Other State Ethics opinions agree on the standard that a guardian should only be sought if the client is incapable of acting in his or her own interest, rather than when the client has acted against his or her own interest. For example, Michigan has clarified that it is appropriate to seek appointment of a guardian “with respect to a client with a history of mental illness who has refused to accept a personal injury settlement or pay for its appeal if the lawyer reasonably believes the client cannot adequately act in the client’s own interest. Such action does not involve a conflict of interest.” Michigan RI 76 (1991).
Proper Conduct With Diminished Capacity Client
Once an attorney determines whether a client has a mental illness and takes the proper legal precautions, the attorney should also consider his or her behavior toward the client as the representation continues. For any client, effective representation goes far beyond the bare minimum legal and ethical requirements. Effective representation requires communication and understanding.
An instructive ABA article identifies the various types of mental illnesses that lawyers may encounter and how attorneys may provide the most effective and beneficial representation to their client, organized by type of illness.
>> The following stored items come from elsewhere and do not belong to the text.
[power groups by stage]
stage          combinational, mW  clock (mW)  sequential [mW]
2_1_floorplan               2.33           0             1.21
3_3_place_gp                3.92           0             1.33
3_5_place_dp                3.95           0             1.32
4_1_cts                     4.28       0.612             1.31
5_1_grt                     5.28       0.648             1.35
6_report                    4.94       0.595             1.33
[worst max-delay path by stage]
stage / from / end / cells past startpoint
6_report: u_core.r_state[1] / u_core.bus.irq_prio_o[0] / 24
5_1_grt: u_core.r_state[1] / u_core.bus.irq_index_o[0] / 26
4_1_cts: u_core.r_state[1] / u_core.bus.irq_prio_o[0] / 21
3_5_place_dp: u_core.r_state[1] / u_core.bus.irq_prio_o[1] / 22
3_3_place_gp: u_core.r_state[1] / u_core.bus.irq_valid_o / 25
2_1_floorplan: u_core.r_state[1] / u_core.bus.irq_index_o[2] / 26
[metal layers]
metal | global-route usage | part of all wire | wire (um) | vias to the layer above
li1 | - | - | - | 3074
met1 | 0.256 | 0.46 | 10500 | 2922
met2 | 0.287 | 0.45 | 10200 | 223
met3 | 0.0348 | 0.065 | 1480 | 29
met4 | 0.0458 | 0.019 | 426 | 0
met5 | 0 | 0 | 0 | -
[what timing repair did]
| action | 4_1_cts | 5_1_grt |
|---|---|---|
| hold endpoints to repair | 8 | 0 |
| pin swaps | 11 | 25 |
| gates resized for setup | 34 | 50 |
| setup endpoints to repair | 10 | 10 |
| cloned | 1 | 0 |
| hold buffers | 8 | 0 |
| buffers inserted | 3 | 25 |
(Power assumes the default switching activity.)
[config.mk]
export PLATFORM = sky130hd
export DESIGN_NAME = cmplx_mac_seq
export DESIGN_NICKNAME = d
export VERILOG_FILES = /design/src/rtl/cmac_pkg.sv /design/src/rtl/seq_mult_signed.sv /design/src/rtl/cmplx_mac_seq.sv
export SDC_FILE = /design/constraint.sdc
export NUM_CORES = 1
export LEC_CHECK = 0
export CORE_MARGIN = 2
export CORE_UTILIZATION = 57
export DETAILED_ROUTE_END_ITERATION = 6
export PLACE_DENSITY = 0.8
export SYNTH_ARGS = -nofsm -noshare
export SYNTH_HDL_FRONTEND = slang
export SYNTH_SLANG_ARGS = --single-unit
[constraint.sdc]
create_clock -name clk -period 5.32 [get_ports clk]
set_input_delay 0.798 -clock clk [delete_from_list [all_inputs] [get_ports clk]]
set_output_delay 0.798 -clock clk [all_outputs]
set_load 0.03 [all_outputs]
[src/rtl/cmac_pkg.sv]
// Shared definitions for the complex MAC: FSM states, product indices, accumulator width.
package cmac_pkg;

  typedef enum logic [1:0] {S_IDLE, S_MUL, S_ACC, S_DONE} state_t;

  localparam logic [1:0] K_RR = 2'd0;
  localparam logic [1:0] K_II = 2'd1;
  localparam logic [1:0] K_RI = 2'd2;
  localparam logic [1:0] K_IR = 2'd3;

  function automatic int acc_w(input int w, input int guard);
    return 2 * w + 1 + guard;
  endfunction

endpackage

[src/rtl/seq_mult_signed.sv]
// W x W two's-complement shift-add multiplier; load pulse in, one-cycle valid pulse
// when the 2W-bit product is ready (bit 0 is folded into the load cycle).
module seq_mult_signed #(
  parameter int W = 4
) (
  input  logic           clk,
  input  logic           rst,
  input  logic           load,
  input  logic [W-1:0]   a,
  input  logic [W-1:0]   b,
  output logic           valid,
  output logic [2*W-1:0] prod
);

  localparam int CW = $clog2(W + 1);

  logic [2*W-1:0] mcand;
  logic [W-1:0]   mplier;
  logic [CW-1:0]  cnt;

  always_ff @(posedge clk) begin
    if (rst) begin
      cnt    <= '0;
      valid  <= 1'b0;
      prod   <= '0;
      mcand  <= '0;
      mplier <= '0;
    end else if (load) begin
      mcand  <= {{(W-1){a[W-1]}}, a, 1'b0};
      mplier <= b >> 1;
      prod   <= b[0] ? {{W{a[W-1]}}, a} : '0;
      cnt    <= CW'(W - 1);
      valid  <= 1'b0;
    end else begin
      valid <= (cnt == CW'(1));
      if (cnt != '0) begin
        // The sign bit of b carries weight -2^(W-1), so the last step subtracts.
        if (mplier[0])
          prod <= (cnt == CW'(1)) ? prod - mcand : prod + mcand;
        mcand  <= mcand << 1;
        mplier <= mplier >> 1;
        cnt    <= cnt - CW'(1);
      end
    end
  end

endmodule

[src/rtl/cmplx_mac_seq.sv]
// Sequential complex multiply-accumulate over one shared shift-add multiplier.
// Define CMAC_SAT_EN to saturate overflowing accumulate steps instead of wrapping.
module cmplx_mac_seq
  import cmac_pkg::*;
#(
  parameter  int W     = 4,
  parameter  int GUARD = 4,
  localparam int ACC_W = acc_w(W, GUARD)
) (
  input  logic             clk,
  input  logic             rst,
  input  logic             start,
  input  logic             acc_en,
  input  logic             clr,
  input  logic [W-1:0]     a_re,
  input  logic [W-1:0]     a_im,
  input  logic [W-1:0]     b_re,
  input  logic [W-1:0]     b_im,
  output logic             busy,
  output logic             done,
  output logic [ACC_W-1:0] out_re,
  output logic [ACC_W-1:0] out_im,
  output logic             ovf
);

  state_t             state;
  logic [1:0]         k, kn;
  logic [W-1:0]       ra_re, ra_im, rb_re, rb_im;
  logic [ACC_W-1:0]   acc_re, acc_im;
  logic               wovf;

  logic [W-1:0]       mult_a, mult_b;
  logic               mult_load, mult_valid;
  logic [2*W-1:0]     prod;

  logic [ACC_W:0]     prod_x, sel_x, sum;
  logic               step_ovf;
  logic [ACC_W-1:0]   step_val;
  logic               to_re;

  assign kn        = k + 2'd1;
  assign mult_load = (state == S_IDLE && start) || (state == S_ACC && k != K_IR);
  assign to_re     = (k == K_RR) || (k == K_II);

  // Product 0 is loaded straight from the ports in the same cycle start is accepted.
  always_comb begin
    mult_a = a_re;
    mult_b = b_re;
    if (state != S_IDLE) begin
      unique case (kn)
        K_II:    begin mult_a = ra_im; mult_b = rb_im; end
        K_RI:    begin mult_a = ra_re; mult_b = rb_im; end
        K_IR:    begin mult_a = ra_im; mult_b = rb_re; end
        default: begin mult_a = ra_re; mult_b = rb_re; end
      endcase
    end
  end

  seq_mult_signed #(.W(W)) u_mult (
    .clk   (clk),
    .rst   (rst),
    .load  (mult_load),
    .a     (mult_a),
    .b     (mult_b),
    .valid (mult_valid),
    .prod  (prod)
  );

  // One extra bit of headroom exposes signed overflow of the ACC_W-bit result.
  always_comb begin
    prod_x   = {{(ACC_W+1-2*W){prod[2*W-1]}}, prod};
    sel_x    = to_re ? {acc_re[ACC_W-1], acc_re} : {acc_im[ACC_W-1], acc_im};
    sum      = (k == K_II) ? sel_x - prod_x : sel_x + prod_x;
    step_ovf = sum[ACC_W] ^ sum[ACC_W-1];
`ifdef CMAC_SAT_EN
    if (step_ovf)
      step_val = sum[ACC_W] ? {1'b1, {(ACC_W-1){1'b0}}} : {1'b0, {(ACC_W-1){1'b1}}};
    else
      step_val = sum[ACC_W-1:0];
`else
    step_val = sum[ACC_W-1:0];
`endif
  end

  always_ff @(posedge clk) begin
    if (rst) begin
      state  <= S_IDLE;
      busy   <= 1'b0;
      done   <= 1'b0;
      out_re <= '0;
      out_im <= '0;
      ovf    <= 1'b0;
      k      <= K_RR;
      acc_re <= '0;
      acc_im <= '0;
      wovf   <= 1'b0;
      ra_re  <= '0;
      ra_im  <= '0;
      rb_re  <= '0;
      rb_im  <= '0;
    end else begin
      done <= 1'b0;
      unique case (state)
        S_IDLE: begin
          if (clr) begin
            out_re <= '0;
            out_im <= '0;
            ovf    <= 1'b0;
          end
          if (start) begin
            ra_re  <= a_re;
            ra_im  <= a_im;
            rb_re  <= b_re;
            rb_im  <= b_im;
            k      <= K_RR;
            wovf   <= 1'b0;
            acc_re <= (acc_en && !clr) ? out_re : '0;
            acc_im <= (acc_en && !clr) ? out_im : '0;
            busy   <= 1'b1;
            state  <= S_MUL;
          end
        end
        S_MUL: if (mult_valid) state <= S_ACC;
        S_ACC: begin
          if (to_re) acc_re <= step_val;
          else       acc_im <= step_val;
          wovf <= wovf | step_ovf;
          if (k == K_IR) state <= S_DONE;
          else begin
            k     <= kn;
            state <= S_MUL;
          end
        end
        S_DONE: begin
          out_re <= acc_re;
          out_im <= acc_im;
          ovf    <= ovf | wovf;
          done   <= 1'b1;
          busy   <= 1'b0;
          state  <= S_IDLE;
        end
        default: state <= S_IDLE;
      endcase
    end
  end

endmodule

==> Flow_metrics.wiki <==
{| class="wikitable"
! Metric !! Value
|-
| Result of the run || finished clean
|-
| Number of levels in the clock H-tree || 3
|-
| Maximum achievable frequency || between 200 and 300 MHz
|-
| WL per Instance || between 15 and 20 um
|-
| Critical Path Max Stage Delay || approximately 600 ps
|-
| Final Routed Wirelength || approximately 12000 um
|-
| Clock-pin slew on the worst setup and hold paths || 100 ps
|-
| Via count || 4517
|-
| Share of flip-flops with an asynchronous set or reset || 0%
|-
| Total Negative Setup Slacks || 0 ps
|-
| Core region area || 0.00872 mm^2
|-
| TritonRoute pass-1 iters || 4
|-
| Final setup margin || about 1400 ps
|-
| Total die area || about 0.0097 mm^2
|-
| Top flip-flop cell by instance count after synthesis || sky130_fd_sc_hd__dfxtp_1
|-
| CTS tree || yes
|-
| CP Cell Sequence || ha_1, nor2_1, buf_4, mux2i_1, ha_1, inv_1, fa_1, a21oi_1, o211ai_1, a31oi_1, xnor2_1, xnor3_1, or4_1, nand3_1
|-
| Worst flop-to-flop path startpoint || k[0]
|-
| Post-cts sizing count || 0
|-
| Transition at the pin with the smallest max-transition slack || around 1100 ps
|-
| Initial core utilization || 58.6%
|-
| Width of the chip || 98.7 um
|-
| Buffers added on ports || 49
|-
| Remaining max-slew budget at the tightest pin || 24.8%
|-
| Number of hold violations in the final report || 0
|-
| Startpoint of the most critical hold path || rb_re[2]
|-
| Number of top-level pins || 50
|-
| Pre-CTS WS || 1430 ps
|-
| Proportion of layout cells with a drive suffix above 1 || ~6.7%
|-
| Pin count of the biggest net entering global routing || between 70 and 80
|-
| Data arrival time of the critical path || 4240 ps
|-
| Class of the most critical hold timing path || flop to flop
|-
| Max Transition Viols Final || 0
|-
| CP Capture Type || flop
|-
| Sink count of the clock tree || 98
|-
| Count of antenna-violating nets left after detailed routing || 0
|-
| Reg-to-reg setup timing slack || 1390 ps
|-
| RSZ-0062 raised after global routing || false
|-
| Count of standard-cell rows || 34
|-
| Total inserted antenna cells || 0
|-
| Wire length of the first global-routing pass || 19900 um
|-
| Number of nets at the end of the flow || around 700
|-
| Total nets after synthesis || 657
|-
| Crit-path max FO || 16
|-
| Number of fillers in the final layout || 705
|-
| Detail Placement HPWL || 8570 um
|-
| Die outline height || 98.7 um
|-
| Cell Pwr Density || 363 mW/mm^2
|-
| Sequential cell area fraction in the yosys report || 38.4%
|-
| Gp weighted congestion || approximately 1.0
|-
| Average vias per placed instance || 6.03
|-
| 1st-iter DRT viols || 194
|-
| Post-route DRC || 0
|-
| Highest-count cells in the layout ignoring fill and taps || sky130_fd_sc_hd__dfxtp_1, sky130_fd_sc_hd__nand2_1, sky130_fd_sc_hd__nor2_1
|-
| Most frequent standard cell in the layout excluding fill and tap cells || sky130_fd_sc_hd__dfxtp_1
|-
| Clock skew || 15.5 ps
|-
| Average cell area after synthesis || 8.42 um^2
|-
| Maximum number of buffers from clock root to sink || 2
|-
| Count of mapped cells out of synthesis || 607
|-
| EDFF count, synth || 0
|-
| Static power due to leakage || about 0.0022 uW
|-
| Critical path class || flop to flop
|-
| Required time of the critical path || 5630 ps
|-
| Terminus of the critical flop-to-flop path || wovf
|-
| Number of antenna violations at the first check in global routing || 0
|-
| Capture endpoint of the worst hold path || rb_re[2]
|-
| Number of warnings printed during yosys synthesis || 0
|-
| Number of hold buffers added after CTS || 0
|-
| Number of setup buffers added after CTS || 0
|-
| Cell area after synthesis || 0.00511 mm^2
|-
| GRT Residual Overflow || 0
|-
| Hold Path Depth || 2
|-
| Max VDD drop || 0.000227 V
|-
| Clock network latency to the later pin of the worst-skew pair || 370 ps
|-
| Final setup violation count || 0
|-
| Share of the clock period used by the worst path || 73.8%
|-
| Number of global-route vias before repair || 4307
|-
| Slowest library cell on the worst path || sky130_fd_sc_hd__dfxtp_1
|-
| Startpoint Class || flop
|-
| Post-synthesis sequential element count || 98
|-
| Instance area at placement || approximately 0.0057 mm^2
|-
| Number of distinct library cell variants in the gate-level netlist after synthesis || 48
|-
| Cell repeated most along the worst path || sky130_fd_sc_hd__ha_1
|-
| Total non-filler cell area in the finished layout || 0.00584 mm^2
|-
| Number of clock buffers inserted by TritonCTS || 9
|-
| Area Growth Syn to Fin || 14.3%
|-
| Max-Cap Viols || 0
|-
| Root buffer cell || sky130_fd_sc_hd__clkbuf_8
|-
| Depth of the most critical reg-to-reg path || 14
|-
| Fin crit period || 3930 ps
|-
| Total GRT Usage || 24.9%
|}
[registers in the layout (all words and copies together), names as in the netlist, 2 cells and up]
register / count
u_mult.prod: 8
ra_re: 4
state: 2
out_re: 13
rb_im: 4
ra_im: 4
acc_im: 13
out_im: 13
k: 2
u_mult.mplier: 3
u_mult.cnt: 3
u_mult.mcand: 7
rb_re: 4
acc_re: 13
[per-stage QoR]
step                utilization [%]  total power (uW)  instances  hold slack (ps)
finish                         66.9              2120        749              460
global route                   66.9              2260        749              478
CTS                            66.9              2120        749              464
detailed placement             64.8              1660        734              450
global placement               64.8              1610        734              442
floorplan                         -              1480        607              436
[cell type report]
class	instances	area, um^2	area share (%)
clock buffers	10	138	2.36
clock inverters	5	46.3	0.793
inverters	18	67.6	1.16
multi-input cells	453	2940	50.4
flip-flops and latches	98	1960	33.6
well taps	108	135	2.31
repair buffers	57	546	9.34
[how the worst max path moves through the flow]
stage | start | end | slack [ps] | depth (start not counted)
2_1_floorplan | k[0] | wovf | 1530 | 16
3_3_place_gp | k[0] | wovf | 1560 | 14
5_1_grt | k[0] | acc_im[9] | 1040 | 12
4_1_cts | k[0] | wovf | 1380 | 14
3_5_place_dp | k[0] | wovf | 1430 | 14
6_report | k[0] | wovf | 1390 | 14
[metal layers]
layer	GRT usage, %	wire (um)
met2	43.5	5960
met1	30.4	5050
met5	0	0
met3	4.40	492
met4	10.1	329
[kinds of logic after synthesis]
family | after synthesis | synth area share, %
AO/OA/AOI/OAI | 177 | 23.5
AND/OR/NAND/NOR | 197 | 16.8
XOR/XNOR | 27 | 4.90
adder cells (fa/ha/maj) | 29 | 7.39
flip-flops | 98 | 38.4
buffers and inverters | 56 | 4.19
multiplexers | 23 | 4.80
[where the power goes]
group / leakage (uW) / internal, uW / total (uW) / switching, uW
sequential: 0.000801 / 787 / 845 / 57.7
clock: 0.0000957 / 190 / 463 / 273
combinational: 0.00132 / 356 / 813 / 458
[worst max-delay path, delay by kind of cell, from the launching register on]
kind	cells	cell delay, ps
compound gates	3	620
fa+ha+maj	3	1150
buf+inv	2	280
mux	1	160
simple gates	3	620
xor+xnor	2	420
flops	1	610
[synth_stat cells, types with 3 or more instances]
cell                       instances  share of area [%]
sky130_fd_sc_hd__dfxtp_1          98                 38
sky130_fd_sc_hd__nand2_1          79                5.8
sky130_fd_sc_hd__nor2_1           69                5.1
sky130_fd_sc_hd__a21oi_1          59                5.8
sky130_fd_sc_hd__clkbuf_1         34                2.5
sky130_fd_sc_hd__ha_1             27                6.6
sky130_fd_sc_hd__a211oi_1         26                3.8
sky130_fd_sc_hd__a22o_1           26                4.5
sky130_fd_sc_hd__inv_1            18                1.3
sky130_fd_sc_hd__xnor2_1          17                2.9
sky130_fd_sc_hd__o21ai_0          16                1.6
sky130_fd_sc_hd__nor3_1           15                1.5
sky130_fd_sc_hd__a311oi_1         12                2.1
sky130_fd_sc_hd__mux2_2           12                2.6
sky130_fd_sc_hd__mux2i_1          11                2.2
sky130_fd_sc_hd__xor2_1            9                1.5
sky130_fd_sc_hd__a21o_1            7                1.0
sky130_fd_sc_hd__nand3_1           7               0.69
sky130_fd_sc_hd__a221oi_1          6                1.0
sky130_fd_sc_hd__a21boi_0          5               0.73
sky130_fd_sc_hd__a31oi_1           5               0.61
sky130_fd_sc_hd__and2_1            4               0.49
sky130_fd_sc_hd__nor2b_1           4               0.49
sky130_fd_sc_hd__nor3b_1           4               0.59
sky130_fd_sc_hd__o21bai_1          4               0.59
sky130_fd_sc_hd__a22oi_1           3               0.44
sky130_fd_sc_hd__buf_2             3               0.29
Note: power is estimated with default switching activity, not from simulation.
[src/flat_wrapper.sv]
// flat-port wrapper written by rule: the top's interface ports become plain ports
module serial_subtractor_flat 
#(parameter int WIDTH = 8)
  (clk, rst, bus_start, bus_a, bus_b, bus_busy, bus_done, bus_diff, bus_borrow);
  serial_subtractor_if #(.WIDTH(WIDTH)) bus_i ();
  input logic clk;
  input logic rst;
  input wire logic [$bits(bus_i.start)-1:0] bus_start;
  input wire logic [$bits(bus_i.a)-1:0] bus_a;
  input wire logic [$bits(bus_i.b)-1:0] bus_b;
  output wire logic [$bits(bus_i.busy)-1:0] bus_busy;
  output wire logic [$bits(bus_i.done)-1:0] bus_done;
  output wire logic [$bits(bus_i.diff)-1:0] bus_diff;
  output wire logic [$bits(bus_i.borrow)-1:0] bus_borrow;
  assign bus_i.start = bus_start;
  assign bus_i.a = bus_a;
  assign bus_i.b = bus_b;
  assign bus_busy = bus_i.busy;
  assign bus_done = bus_i.done;
  assign bus_diff = bus_i.diff;
  assign bus_borrow = bus_i.borrow;
  serial_subtractor #(.WIDTH(WIDTH)) u_core (.clk(clk), .rst(rst), .bus(bus_i));
endmodule
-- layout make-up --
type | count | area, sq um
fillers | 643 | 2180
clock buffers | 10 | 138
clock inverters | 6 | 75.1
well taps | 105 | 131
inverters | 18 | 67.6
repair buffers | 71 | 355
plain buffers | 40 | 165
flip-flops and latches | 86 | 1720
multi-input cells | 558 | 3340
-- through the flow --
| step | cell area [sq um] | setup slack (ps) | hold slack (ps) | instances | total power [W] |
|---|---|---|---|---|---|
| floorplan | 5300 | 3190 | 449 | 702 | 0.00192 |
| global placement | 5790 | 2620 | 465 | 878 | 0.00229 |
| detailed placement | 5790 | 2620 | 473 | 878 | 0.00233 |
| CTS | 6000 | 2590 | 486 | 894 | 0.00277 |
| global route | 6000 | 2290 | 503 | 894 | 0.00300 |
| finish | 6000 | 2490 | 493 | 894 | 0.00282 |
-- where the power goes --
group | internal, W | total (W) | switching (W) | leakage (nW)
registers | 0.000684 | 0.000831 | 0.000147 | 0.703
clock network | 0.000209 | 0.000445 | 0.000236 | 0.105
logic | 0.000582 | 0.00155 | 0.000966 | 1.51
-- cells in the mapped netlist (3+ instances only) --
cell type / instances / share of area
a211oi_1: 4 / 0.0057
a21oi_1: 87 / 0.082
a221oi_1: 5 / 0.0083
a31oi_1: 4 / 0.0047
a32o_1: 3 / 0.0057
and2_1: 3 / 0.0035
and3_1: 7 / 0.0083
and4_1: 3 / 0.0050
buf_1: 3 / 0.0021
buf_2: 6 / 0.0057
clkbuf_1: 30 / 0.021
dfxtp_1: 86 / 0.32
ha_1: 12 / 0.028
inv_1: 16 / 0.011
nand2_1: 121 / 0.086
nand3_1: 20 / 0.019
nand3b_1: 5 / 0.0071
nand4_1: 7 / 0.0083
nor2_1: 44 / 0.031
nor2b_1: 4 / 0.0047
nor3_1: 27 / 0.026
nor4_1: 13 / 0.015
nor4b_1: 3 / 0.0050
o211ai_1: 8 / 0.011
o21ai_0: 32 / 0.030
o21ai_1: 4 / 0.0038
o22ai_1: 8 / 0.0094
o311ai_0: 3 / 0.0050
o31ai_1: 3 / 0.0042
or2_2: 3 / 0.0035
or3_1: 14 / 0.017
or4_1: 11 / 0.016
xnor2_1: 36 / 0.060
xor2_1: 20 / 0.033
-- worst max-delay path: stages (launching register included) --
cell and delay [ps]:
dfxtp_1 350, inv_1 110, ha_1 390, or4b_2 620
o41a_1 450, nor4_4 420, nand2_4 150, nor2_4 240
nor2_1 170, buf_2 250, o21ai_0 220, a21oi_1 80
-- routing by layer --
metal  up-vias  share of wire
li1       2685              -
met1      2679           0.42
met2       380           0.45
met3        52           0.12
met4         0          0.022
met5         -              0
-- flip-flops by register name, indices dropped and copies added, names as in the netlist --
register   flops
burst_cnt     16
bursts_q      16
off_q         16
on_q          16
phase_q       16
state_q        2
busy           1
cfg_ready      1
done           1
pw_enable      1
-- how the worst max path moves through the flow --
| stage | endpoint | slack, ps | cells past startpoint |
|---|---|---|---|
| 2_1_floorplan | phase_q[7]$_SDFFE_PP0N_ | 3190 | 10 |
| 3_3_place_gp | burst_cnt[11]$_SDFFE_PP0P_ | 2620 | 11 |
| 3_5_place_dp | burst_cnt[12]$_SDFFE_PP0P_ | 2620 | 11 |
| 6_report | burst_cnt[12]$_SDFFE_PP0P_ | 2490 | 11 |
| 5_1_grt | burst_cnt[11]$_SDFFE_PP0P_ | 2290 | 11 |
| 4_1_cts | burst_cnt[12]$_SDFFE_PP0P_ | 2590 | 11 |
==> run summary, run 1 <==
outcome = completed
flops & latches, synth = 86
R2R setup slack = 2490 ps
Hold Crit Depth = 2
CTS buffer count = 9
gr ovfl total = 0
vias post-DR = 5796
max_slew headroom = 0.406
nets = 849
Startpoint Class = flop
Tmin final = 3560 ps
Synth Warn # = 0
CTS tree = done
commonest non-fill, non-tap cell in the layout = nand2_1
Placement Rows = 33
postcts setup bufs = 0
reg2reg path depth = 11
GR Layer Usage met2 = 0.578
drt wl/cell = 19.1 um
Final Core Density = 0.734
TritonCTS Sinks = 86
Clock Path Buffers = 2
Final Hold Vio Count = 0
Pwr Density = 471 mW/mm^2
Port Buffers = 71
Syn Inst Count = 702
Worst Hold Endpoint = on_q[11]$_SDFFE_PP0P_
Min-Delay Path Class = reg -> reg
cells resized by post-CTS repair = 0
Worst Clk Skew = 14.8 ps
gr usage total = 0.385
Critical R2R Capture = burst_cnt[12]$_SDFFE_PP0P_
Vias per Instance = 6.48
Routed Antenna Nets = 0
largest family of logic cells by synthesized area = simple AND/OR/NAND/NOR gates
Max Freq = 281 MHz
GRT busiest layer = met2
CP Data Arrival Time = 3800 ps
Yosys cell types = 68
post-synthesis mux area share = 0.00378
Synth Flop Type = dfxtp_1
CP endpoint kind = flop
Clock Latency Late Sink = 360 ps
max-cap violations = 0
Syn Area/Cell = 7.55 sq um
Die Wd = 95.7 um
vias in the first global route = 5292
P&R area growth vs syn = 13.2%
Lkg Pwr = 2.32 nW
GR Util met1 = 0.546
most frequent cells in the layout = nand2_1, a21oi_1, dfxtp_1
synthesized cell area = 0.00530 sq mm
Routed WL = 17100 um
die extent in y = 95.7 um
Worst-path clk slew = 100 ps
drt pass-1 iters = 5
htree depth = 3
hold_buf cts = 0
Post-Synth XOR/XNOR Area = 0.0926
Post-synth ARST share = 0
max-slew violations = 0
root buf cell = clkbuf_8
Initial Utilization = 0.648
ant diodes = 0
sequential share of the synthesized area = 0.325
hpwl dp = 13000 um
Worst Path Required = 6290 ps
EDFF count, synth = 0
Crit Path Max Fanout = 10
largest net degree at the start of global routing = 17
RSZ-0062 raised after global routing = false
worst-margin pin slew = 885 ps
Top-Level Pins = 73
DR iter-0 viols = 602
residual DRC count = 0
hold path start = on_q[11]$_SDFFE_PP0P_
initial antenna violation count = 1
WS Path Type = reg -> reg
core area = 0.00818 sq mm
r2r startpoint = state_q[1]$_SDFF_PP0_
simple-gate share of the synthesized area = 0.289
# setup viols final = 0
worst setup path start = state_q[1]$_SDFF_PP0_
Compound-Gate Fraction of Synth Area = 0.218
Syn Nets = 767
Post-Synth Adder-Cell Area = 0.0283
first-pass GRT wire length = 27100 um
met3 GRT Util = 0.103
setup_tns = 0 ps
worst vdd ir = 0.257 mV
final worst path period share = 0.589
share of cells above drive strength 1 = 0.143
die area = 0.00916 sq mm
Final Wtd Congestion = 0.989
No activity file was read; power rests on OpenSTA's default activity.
The article addresses clients with dementias, psychotic disorders, more mild “functional disorders” primarily involving depression and anxiety, personality disorders, and disorders involving substance use.
Attorneys representing a client with a mental illness should constantly evaluate whether the client is capable of acting in his or her own interest, and adjust representation accordingly. As another ABA publication reminds attorneys representing clients with mental illnesses, “we are in a position to help people who trust us and seek us out for advice” regardless of a particular client’s mental state.